TwinVQ (Transform-domain Weighted Interleave Vector Quantization) is a relatively new audio data format introduced by Nippon Telegraph and Telephone Corporation (NTT) and distributed by Yamaha under the name SoundVQ. This format uses specific audio data compression algorithms that ensure good output quality. Streamlined playback is also possible. By aid of the TwinVQ audio codec, you can code audio data at ultra low bitrates (about 8 kbit/s).
This format is developed for more powerful players than MP3, and compression process requires more power. TwinVQ utilizes twin vector quantization scheme. The constant encoding bitrate is 90, 96, 112, 128, 160 and 192 kbit/s. TwinVQ files are said to be about three times smaller than MP3 files. They are decoded just as fast as MP3 files are, while converting WAV files to TwinVQ is much slower. It takes three times longer to create a TwinVQ file (extension .vqf)
via p-II than to create an MP3 file via MMX.
There is no telling, which of the two formats is better. The fact of the mater is that they are just two different files. When you save audio data in the MP3 format, you lose certain frequencies.

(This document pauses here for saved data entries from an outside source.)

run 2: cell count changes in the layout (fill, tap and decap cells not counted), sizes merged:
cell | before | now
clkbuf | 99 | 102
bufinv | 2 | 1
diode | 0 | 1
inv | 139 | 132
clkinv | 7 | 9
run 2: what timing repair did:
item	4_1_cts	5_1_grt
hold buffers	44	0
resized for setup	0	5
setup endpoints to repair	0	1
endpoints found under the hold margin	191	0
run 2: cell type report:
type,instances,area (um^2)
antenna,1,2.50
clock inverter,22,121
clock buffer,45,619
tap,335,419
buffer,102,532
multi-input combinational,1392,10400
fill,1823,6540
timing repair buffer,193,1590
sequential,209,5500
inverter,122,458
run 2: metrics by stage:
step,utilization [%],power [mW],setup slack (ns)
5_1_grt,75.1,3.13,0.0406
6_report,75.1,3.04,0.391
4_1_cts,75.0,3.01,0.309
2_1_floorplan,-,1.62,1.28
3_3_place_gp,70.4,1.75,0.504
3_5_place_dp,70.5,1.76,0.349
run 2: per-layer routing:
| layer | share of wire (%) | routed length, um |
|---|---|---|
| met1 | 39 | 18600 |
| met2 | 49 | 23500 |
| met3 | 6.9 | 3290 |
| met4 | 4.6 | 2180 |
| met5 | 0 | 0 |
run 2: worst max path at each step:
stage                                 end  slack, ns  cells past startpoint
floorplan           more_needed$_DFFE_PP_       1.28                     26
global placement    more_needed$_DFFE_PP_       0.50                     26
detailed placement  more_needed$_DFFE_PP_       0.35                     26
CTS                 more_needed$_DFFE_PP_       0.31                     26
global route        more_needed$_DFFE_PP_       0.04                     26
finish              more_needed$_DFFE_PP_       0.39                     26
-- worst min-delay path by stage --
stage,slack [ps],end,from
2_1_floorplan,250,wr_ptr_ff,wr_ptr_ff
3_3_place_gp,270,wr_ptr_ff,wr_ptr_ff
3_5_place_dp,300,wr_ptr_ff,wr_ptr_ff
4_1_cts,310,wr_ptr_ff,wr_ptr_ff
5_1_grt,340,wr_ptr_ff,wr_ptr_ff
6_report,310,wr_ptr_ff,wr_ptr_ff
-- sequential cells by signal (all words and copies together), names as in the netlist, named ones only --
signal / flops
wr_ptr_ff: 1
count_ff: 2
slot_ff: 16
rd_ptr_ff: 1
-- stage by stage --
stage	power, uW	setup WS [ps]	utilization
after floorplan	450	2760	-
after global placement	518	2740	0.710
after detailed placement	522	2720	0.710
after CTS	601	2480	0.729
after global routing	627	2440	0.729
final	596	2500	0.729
**config.mk**
```make
export PLATFORM = sky130hd
export DESIGN_NAME = xtq_front
export DESIGN_NICKNAME = d
export VERILOG_FILES = /design/src/design/xor_trie_max_query_defines.svh /design/src/design/xtq_pkg.sv /design/src/design/xtq_fifo.sv /design/src/design/xtq_front.sv
export SDC_FILE = /design/constraint.sdc
export NUM_CORES = 1
export LEC_CHECK = 0
export BUFFER_PORTS_ARGS = -buffer_cell sky130_fd_sc_hd__buf_4
export CAP_MARGIN = 25
export CORE_ASPECT_RATIO = 1.1
export CORE_MARGIN = 10
export CORE_UTILIZATION = 30
export DETAILED_ROUTE_END_ITERATION = 10
export PLACE_DENSITY = 0.59
export SLEW_MARGIN = 20
export SYNTH_ARGS = -nofsm -noshare
export SYNTH_HDL_FRONTEND = slang
export SYNTH_HIERARCHICAL = 1
export SYNTH_SLANG_ARGS = --single-unit
```
**constraint.sdc**
```tcl
create_clock -name clock -period 7.5 [get_ports clock]
set_clock_uncertainty 0.2 [all_clocks]
set_input_delay 1.5 -clock clock [delete_from_list [all_inputs] [get_ports clock]]
set_output_delay 1.5 -clock clock [all_outputs]
set_load 0.03 [all_outputs]
```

When you save your data in the TwinVQ format, some details are lost and the overall tone is softened.
TwinVQ’s Present and Future Day Although TwinVQ was originally intended as an alternative to MP3, it failed to make a bang.
Most probably, this is due to the format’s highly specialized nature resulting in lack of support. The format fell deeper into disuse when other alternatives to MP3 appeared, which featured faster encoding rates. However, with the advent of FFmpeg audio and video processing program in 2009, featuring the
open-source libavcodec library, the format was reverse-engineered. Nippon Telegraph and Telephone Corporation came up with its own player and made it available for download on its website. TwinVQ can be coded with the help of Nero Burning ROM, and Winamp features a plug-in that supports TwinVQ playback. Today, TwinVQ is one of the few formats that can be used on webpages. These also include MIDI, RealAudio and MPEG I Layer 3.